Lunes por la tarde, la Plaza Belfort ahogada en el calor alberga como cada día a jóvenes vagos que no saben cómo ocupar sus días. Vagabundos un poco perdidos duermen sobre el pavimento y los peatones apresuran el paso. Alrededor, los cuatro comerciantes de la plaza tratan, como pueden, de seguir con su jornada. "Ya nos resignamos, no sabemos qué otra cosa hacer", dice uno, installado aqui desde hace mucho tiempo. "Hace algunos años, las cosas parecían ir mejorando. La Plaza Balfort parecía haber tomado buenas decisiones y los proyectos se instalaban".
Sin embargo, parece que este verano el mejoramiento se acabó. "Esta plaza siempre fue sensible, cuesta mucho para que los esfuerzos resulten".
Los vecinos estigmatizan "las juntas de personas abandonadas a sí mismas, que beben, vagan y hacen tráficos de todo y nada, peleandose, a veces de manera muy grave. ¿Cómo vivir aquí? Es imposible".

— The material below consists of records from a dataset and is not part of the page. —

`config.mk`:
```
export PLATFORM = sky130hd
export DESIGN_NAME = conv_tile_top
export DESIGN_NICKNAME = d
export VERILOG_FILES = /design/src/source/conv_data_pkg.sv /design/src/source/conv_ctrl_pkg.sv /design/src/source/tile_sram.sv /design/src/source/conv_data_mover.sv /design/src/source/pe_lane.sv /design/src/source/result_collector.sv /design/src/source/conv_tile_top.sv
export VERILOG_INCLUDE_DIRS = /design/src /design/src/source
export SDC_FILE = /design/constraint.sdc
export NUM_CORES = 2
export LEC_CHECK = 0
export BUFFER_PORTS_ARGS = -buffer_cell sky130_fd_sc_hd__buf_2
export CAP_MARGIN = 10
export CORE_MARGIN = 10
export CORE_UTILIZATION = 50
export CTS_BUF_LIST = sky130_fd_sc_hd__clkbuf_4 sky130_fd_sc_hd__clkbuf_8
export DETAILED_ROUTE_END_ITERATION = 7
export HOLD_SLACK_MARGIN = 0.1
export PLACE_DENSITY = 0.67
export SETUP_SLACK_MARGIN = 0.02
export SLEW_MARGIN = 10
export SYNTH_ARGS = -nofsm -noshare
export SYNTH_HDL_FRONTEND = slang
export SYNTH_SLANG_ARGS = --single-unit
```
`constraint.sdc`:
```
create_clock -name clk -period 10.6 [get_ports clk]
set_input_delay 1.06 -clock clk [delete_from_list [all_inputs] [get_ports clk]]
set_output_delay 1.06 -clock clk [all_outputs]
set_load 0.05 [all_outputs]
```
`src/source/conv_config.svh`:
```
`ifndef CONV_CONFIG_SVH
`define CONV_CONFIG_SVH

// processing lanes
// also the element count of one memory word
`define CONV_PE_SIZE 4

// signed operand width
`define CONV_ELEM_W 8

// lane accumulator width
// holds PE_SIZE int8 products with headroom
`define CONV_ACC_W 20

// activation memory
`define CONV_ACT_DEPTH 16
`define CONV_ACT_AW 4

// weight memory holds one row per lane
`define CONV_WGT_DEPTH `CONV_PE_SIZE
`define CONV_WGT_AW 2

// result buffer entries
// power of two keeps the pointer wrap simple
`define CONV_RES_FIFO_DEPTH 4

`endif

```
`src/source/conv_data_pkg.sv`:
```
`include "conv_config.svh"

package conv_data_pkg;

        // one signed element
        typedef logic signed [`CONV_ELEM_W-1:0] elem_t;

        // one memory word
        // weight row or activation vector, same layout
        typedef elem_t [`CONV_PE_SIZE-1:0] elem_vec_t;

        // dot product of one lane
        typedef logic signed [`CONV_ACC_W-1:0] lane_sum_t;

        // all lane sums of one activation
        typedef lane_sum_t [`CONV_PE_SIZE-1:0] sum_vec_t;

        // one outgoing result word
        typedef struct packed {
                // set on the final activation of a pass
                logic     last;
                // index k is lane k
                sum_vec_t sums;
        } res_word_t;

endpackage

```
`src/source/conv_ctrl_pkg.sv`:
```
`include "conv_config.svh"

package conv_ctrl_pkg;

        // request to one tile memory
        // address sized for the activation memory, weights use the low bits
        typedef struct packed {
                logic                    ce;
                logic [`CONV_ACT_AW-1:0] addr;
        } mem_req_t;

        // target of a load request
        typedef enum logic {
                MEM_SEL_WGT = 1'b0,
                MEM_SEL_ACT = 1'b1
        } mem_sel_e;

        // external load port, only honoured while idle
        typedef struct packed {
                logic                      valid;
                mem_sel_e                  sel;
                logic [`CONV_ACT_AW-1:0]   addr;
                conv_data_pkg::elem_vec_t  data;
        } load_req_t;

        // mover sequence
        typedef enum logic [1:0] {
                MV_IDLE  = 2'd0,
                MV_WGT   = 2'd1,
                MV_ACT   = 2'd2,
                MV_DRAIN = 2'd3
        } mover_state_e;

endpackage

```
`src/source/tile_sram.sv`:
```
`timescale 1ns/1ps
`include "conv_config.svh"

module tile_sram #(
        parameter int DEPTH = `CONV_ACT_DEPTH,
        parameter int AW    = `CONV_ACT_AW
) (
        input  logic                     clk,
        input  logic                     rst_n,
        input  conv_ctrl_pkg::mem_req_t  req_i,
        input  logic                     we_i,
        input  conv_data_pkg::elem_vec_t wdata_i,
        output conv_data_pkg::elem_vec_t rdata_o
);

        conv_data_pkg::elem_vec_t mem_q [DEPTH];

        // write port
        always_ff @(posedge clk) begin
                if (req_i.ce && we_i) begin
                        mem_q[req_i.addr[AW-1:0]] <= wdata_i;
                end
        end

        // registered read, data one cycle after ce
        // output holds between reads
        always_ff @(posedge clk or negedge rst_n) begin
                if (!rst_n) begin
                        rdata_o <= '0;
                end else if (req_i.ce && !we_i) begin
                        rdata_o <= mem_q[req_i.addr[AW-1:0]];
                end
        end

endmodule

```
`src/source/conv_data_mover.sv`:
```
`timescale 1ns/1ps
`include "conv_config.svh"

module conv_data_mover (
        input  logic                      clk,
        input  logic                      rst_n,
        input  logic                      start_i,
        input  logic [`CONV_ACT_AW:0]     act_count_i,
        input  conv_data_pkg::elem_vec_t  wgt_q_i,
        input  conv_data_pkg::elem_vec_t  act_q_i,
        input  logic                      credit_i,
        input  logic                      drain_done_i,
        output conv_ctrl_pkg::mem_req_t   wgt_req_o,
        output conv_ctrl_pkg::mem_req_t   act_req_o,
        output logic [`CONV_PE_SIZE-1:0]  wgt_load_o,
        output conv_data_pkg::elem_vec_t  wgt_data_o,
        output logic                      act_valid_o,
        output conv_data_pkg::elem_vec_t  act_data_o,
        output logic                      act_last_o,
        output logic                      busy_o
);

        localparam int WGT_LAST = `CONV_PE_SIZE - 1;

        conv_ctrl_pkg::mover_state_e state_q;
        conv_ctrl_pkg::mover_state_e state_d;

        logic [`CONV_WGT_AW-1:0]  wgt_cnt_q;
        logic [`CONV_ACT_AW-1:0]  act_addr_q;
        logic [`CONV_ACT_AW-1:0]  act_end_q;
        logic                     wgt_rd;
        logic                     act_rd;
        logic                     act_rd_end;
        logic [`CONV_PE_SIZE-1:0] wgt_onehot;

        // read enables
        assign wgt_rd     = (state_q == conv_ctrl_pkg::MV_WGT);
        // activation read only with a credit
        assign act_rd     = (state_q == conv_ctrl_pkg::MV_ACT) && credit_i;
        assign act_rd_end = act_rd && (act_addr_q == act_end_q);

        always_comb begin
                state_d = state_q;
                case (state_q)
                        conv_ctrl_pkg::MV_IDLE: begin
                                // start ignored anywhere else
                                if (start_i) begin
                                        state_d = conv_ctrl_pkg::MV_WGT;
                                end
                        end
                        conv_ctrl_pkg::MV_WGT: begin
                                // one row per cycle, PE_SIZE rows
                                if (wgt_cnt_q == WGT_LAST[`CONV_WGT_AW-1:0]) begin
                                        state_d = conv_ctrl_pkg::MV_ACT;
                                end
                        end
                        conv_ctrl_pkg::MV_ACT: begin
                                if (act_rd_end) begin
                                        state_d = conv_ctrl_pkg::MV_DRAIN;
                                end
                        end
                        conv_ctrl_pkg::MV_DRAIN: begin
                                // wait for the last word to leave
                                if (drain_done_i) begin
                                        state_d = conv_ctrl_pkg::MV_IDLE;
                                end
                        end
                        default: state_d = conv_ctrl_pkg::MV_IDLE;
                endcase
        end

        always_ff @(posedge clk or negedge rst_n) begin
                if (!rst_n) begin
                        state_q    <= conv_ctrl_pkg::MV_IDLE;
                        wgt_cnt_q  <= '0;
                        act_addr_q <= '0;
                        act_end_q  <= '0;
                end else begin
                        state_q <= state_d;
                        if ((state_q == conv_ctrl_pkg::MV_IDLE) && start_i) begin
                                wgt_cnt_q  <= '0;
                                act_addr_q <= '0;
                                // count of 16 wraps to address 15
                                act_end_q  <= act_count_i[`CONV_ACT_AW-1:0] - 1'b1;
                        end
                        if (wgt_rd) begin
                                wgt_cnt_q <= wgt_cnt_q + 1'b1;
                        end
                        // address holds while credit is low
                        if (act_rd && !act_rd_end) begin
                                act_addr_q <= act_addr_q + 1'b1;
                        end
                end
        end

        // lane select of the current weight read
        always_comb begin
                wgt_onehot            = '0;
                wgt_onehot[wgt_cnt_q] = wgt_rd;
        end

        // strobes follow the read by one cycle
        // lines up with the sram output
        always_ff @(posedge clk or negedge rst_n) begin
                if (!rst_n) begin
                        wgt_load_o  <= '0;
                        act_valid_o <= 1'b0;
                        act_last_o  <= 1'b0;
                end else begin
                        wgt_load_o  <= wgt_onehot;
                        act_valid_o <= act_rd;
                        act_last_o  <= act_rd_end;
                end
        end

        always_comb begin
                wgt_req_o.ce                     = wgt_rd;
                wgt_req_o.addr                   = '0;
                wgt_req_o.addr[`CONV_WGT_AW-1:0] = wgt_cnt_q;
                act_req_o.ce                     = act_rd;
                act_req_o.addr                   = act_addr_q;
        end

        // weight row goes to every lane, strobe picks one
        assign wgt_data_o = wgt_q_i;
        // activation broadcast
        assign act_data_o = act_q_i;
        assign busy_o     = (state_q != conv_ctrl_pkg::MV_IDLE);

endmodule

```
`src/source/pe_lane.sv`:
```
`timescale 1ns/1ps
`include "conv_config.svh"

module pe_lane (
        input  logic                      clk,
        input  logic                      rst_n,
        input  logic                      wgt_load_i,
        input  conv_data_pkg::elem_vec_t  wgt_i,
        input  logic                      act_valid_i,
        input  conv_data_pkg::elem_vec_t  act_i,
        input  logic                      act_last_i,
        output conv_data_pkg::lane_sum_t  sum_o,
        output logic                      sum_valid_o,
        output logic                      sum_last_o
);

        conv_data_pkg::elem_vec_t wgt_q;
        conv_data_pkg::lane_sum_t dot;

        // stationary row, kept until the next load
        always_ff @(posedge clk) begin
                if (wgt_load_i) begin
                        wgt_q <= wgt_i;
                end
        end

        // sign extend each element before the multiply
        always_comb begin
                dot = '0;
                for (int k = 0; k < `CONV_PE_SIZE; k++) begin
                        dot = dot + conv_data_pkg::lane_sum_t'(wgt_q[k]) *
                                    conv_data_pkg::lane_sum_t'(act_i[k]);
                end
        end

        // sum one cycle after the activation
        always_ff @(posedge clk) begin
                if (act_valid_i) begin
                        sum_o <= dot;
                end
        end

        always_ff @(posedge clk or negedge rst_n) begin
                if (!rst_n) begin
                        sum_valid_o <= 1'b0;
                        sum_last_o  <= 1'b0;
                end else begin
                        sum_valid_o <= act_valid_i;
                        sum_last_o  <= act_valid_i && act_last_i;
                end
        end

endmodule

```
`src/source/result_collector.sv`:
```
`timescale 1ns/1ps
`include "conv_config.svh"

module result_collector (
        input  logic                      clk,
        input  logic                      rst_n,
        input  conv_data_pkg::sum_vec_t   sums_i,
        input  logic                      sum_valid_i,
        input  logic                      sum_last_i,
        input  logic                      issue_i,
        input  logic                      res_ready_i,
        output logic                      credit_o,
        output conv_data_pkg::res_word_t  res_o,
        output logic                      res_valid_o,
        output logic                      drain_done_o
);

        localparam int DEPTH = `CONV_RES_FIFO_DEPTH;
        localparam int PW    = $clog2(DEPTH);
        localparam int CW    = $clog2(DEPTH + 1);
        localparam logic [PW-1:0] LAST_SLOT = PW'(DEPTH - 1);

        conv_data_pkg::res_word_t fifo_q [DEPTH];

        logic [PW-1:0] wr_ptr_q;
        logic [PW-1:0] rd_ptr_q;
        logic [CW-1:0] count_q;
        logic [CW-1:0] inflight_q;
        logic [CW:0]   pending;
        logic          push;
        logic          pop;

        // credit reserves the space so push never meets a full buffer
        assign push = sum_valid_i;
        assign pop  = res_valid_o && res_ready_i;

        always_ff @(posedge clk) begin
                if (push) begin
                        fifo_q[wr_ptr_q].sums <= sums_i;
                        fifo_q[wr_ptr_q].last <= sum_last_i;
                end
        end

        always_ff @(posedge clk or negedge rst_n) begin
                if (!rst_n) begin
                        wr_ptr_q   <= '0;
                        rd_ptr_q   <= '0;
                        count_q    <= '0;
                        inflight_q <= '0;
                end else begin
                        if (push) begin
                                wr_ptr_q <= (wr_ptr_q == LAST_SLOT) ? '0 : wr_ptr_q + 1'b1;
                        end
                        if (pop) begin
                                rd_ptr_q <= (rd_ptr_q == LAST_SLOT) ? '0 : rd_ptr_q + 1'b1;
                        end
                        // occupancy
                        case ({push, pop})
                                2'b10:   count_q <= count_q + 1'b1;
                                2'b01:   count_q <= count_q - 1'b1;
                                default: count_q <= count_q;
                        endcase
                        // reads issued but not yet summed
                        // each one stays two cycles
                        case ({issue_i, push})
                                2'b10:   inflight_q <= inflight_q + 1'b1;
                                2'b01:   inflight_q <= inflight_q - 1'b1;
                                default: inflight_q <= inflight_q;
                        endcase
                end
        end

        // slots already claimed by stored and in flight words
        assign pending  = {1'b0, count_q} + {1'b0, inflight_q};
        // at least one slot left unclaimed
        assign credit_o = (pending < DEPTH[CW:0]);

        // head word stays put until taken
        assign res_o        = fifo_q[rd_ptr_q];
        assign res_valid_o  = (count_q != '0);
        // end of pass seen at the output
        assign drain_done_o = pop && res_o.last;

endmodule

```
`src/source/conv_tile_top.sv`:
```
`timescale 1ns/1ps
`include "conv_config.svh"

module conv_tile_top (
        input  logic                      clk,
        input  logic                      rst_n,
        input  conv_ctrl_pkg::load_req_t  load_i,
        input  logic                      start_i,
        input  logic [`CONV_ACT_AW:0]     act_count_i,
        input  logic                      res_ready_i,
        output conv_data_pkg::res_word_t  res_o,
        output logic                      res_valid_o,
        output logic                      busy_o
);

        conv_ctrl_pkg::mem_req_t   mv_wgt_req;
        conv_ctrl_pkg::mem_req_t   mv_act_req;
        conv_ctrl_pkg::mem_req_t   wgt_port;
        conv_ctrl_pkg::mem_req_t   act_port;
        logic                      wgt_we;
        logic                      act_we;
        conv_data_pkg::elem_vec_t  wgt_q;
        conv_data_pkg::elem_vec_t  act_q;
        conv_data_pkg::elem_vec_t  wgt_data;
        conv_data_pkg::elem_vec_t  act_data;
        logic [`CONV_PE_SIZE-1:0]  wgt_load;
        logic                      act_valid;
        logic                      act_last;
        logic                      credit;
        logic                      drain_done;
        conv_data_pkg::sum_vec_t   lane_sums;
        logic [`CONV_PE_SIZE-1:0]  lane_valid;
        logic [`CONV_PE_SIZE-1:0]  lane_last;

        // load port owns both memories while the mover is idle
        always_comb begin
                wgt_we = !busy_o && load_i.valid && (load_i.sel == conv_ctrl_pkg::MEM_SEL_WGT);
                act_we = !busy_o && load_i.valid && (load_i.sel == conv_ctrl_pkg::MEM_SEL_ACT);
                if (busy_o) begin
                        wgt_port = mv_wgt_req;
                        act_port = mv_act_req;
                end else begin
                        wgt_port.ce   = wgt_we;
                        wgt_port.addr = load_i.addr;
                        act_port.ce   = act_we;
                        act_port.addr = load_i.addr;
                end
        end

        tile_sram #(.DEPTH(`CONV_WGT_DEPTH), .AW(`CONV_WGT_AW)) wgt_sram_i (
                .clk(clk), .rst_n(rst_n), .req_i(wgt_port), .we_i(wgt_we),
                .wdata_i(load_i.data), .rdata_o(wgt_q)
        );

        tile_sram #(.DEPTH(`CONV_ACT_DEPTH), .AW(`CONV_ACT_AW)) act_sram_i (
                .clk(clk), .rst_n(rst_n), .req_i(act_port), .we_i(act_we),
                .wdata_i(load_i.data), .rdata_o(act_q)
        );

        conv_data_mover conv_data_mover_i (
                .clk(clk), .rst_n(rst_n), .start_i(start_i), .act_count_i(act_count_i),
                .wgt_q_i(wgt_q), .act_q_i(act_q), .credit_i(credit),
                .drain_done_i(drain_done), .wgt_req_o(mv_wgt_req), .act_req_o(mv_act_req),
                .wgt_load_o(wgt_load), .wgt_data_o(wgt_data), .act_valid_o(act_valid),
                .act_data_o(act_data), .act_last_o(act_last), .busy_o(busy_o)
        );

        // one lane per weight row
        for (genvar k = 0; k < `CONV_PE_SIZE; k++) begin : g_lane
                pe_lane pe_lane_i (
                        .clk(clk), .rst_n(rst_n), .wgt_load_i(wgt_load[k]),
                        .wgt_i(wgt_data), .act_valid_i(act_valid), .act_i(act_data),
                        .act_last_i(act_last), .sum_o(lane_sums[k]),
                        .sum_valid_o(lane_valid[k]), .sum_last_o(lane_last[k])
                );
        end

        // lanes run in lockstep, flags agree across all of them
        result_collector result_collector_i (
                .clk(clk), .rst_n(rst_n), .sums_i(lane_sums),
                .sum_valid_i(&lane_valid), .sum_last_i(&lane_last),
                .issue_i(mv_act_req.ce), .res_ready_i(res_ready_i), .credit_o(credit),
                .res_o(res_o), .res_valid_o(res_valid_o), .drain_done_o(drain_done)
        );

endmodule

```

Y no se puede decir que faltan las iniciativas. "Hace cinco ñnos, cada miércoles había un pequeño mercado de productores de la región. De los seis que se metian aquí, sólo quedan dos". Otro proyecto: un parque de juegos para niños. "Hay que tener el valor de llevar a su niños a jugar entre las botellas de vidrio rotas", nota Sarah, madre de una niña. ¿Y la policia? "Deambula, pero no hace nada. Ya no sabemos con quién hablar".
Los comerciantes y habitantes han realizado ya cinco demandas. Sin resultado. Jean-Pierre Havrin, adjunto municipal a la seguridad, disculpa a sus servicios. "Cuando las cosas van mal, uno estigmatiza mucho a la ciudad y los servicios de policía municipal. Pero le toca a la policía nacional actuar, tal como estaá planeado en esta plaza dentro de tres meses. La policia municipal sólo sirve para apoyar, nada más. La cultura del resultado y de la represión son pantallas de humo que no dan verdaderas soluciones".
Otro problema, la suciedad de la plaza Belfort y de las calles vecinas, Heliot, Caffarelli y Denfert. "Y eso que las limpian cada dia", nota Xavier Berdinel, panadero. Pero no basta.
La apertura el 25 de septiembre del servicio de la Oficina de la tranquilidad tendrá que resolver estos problemas.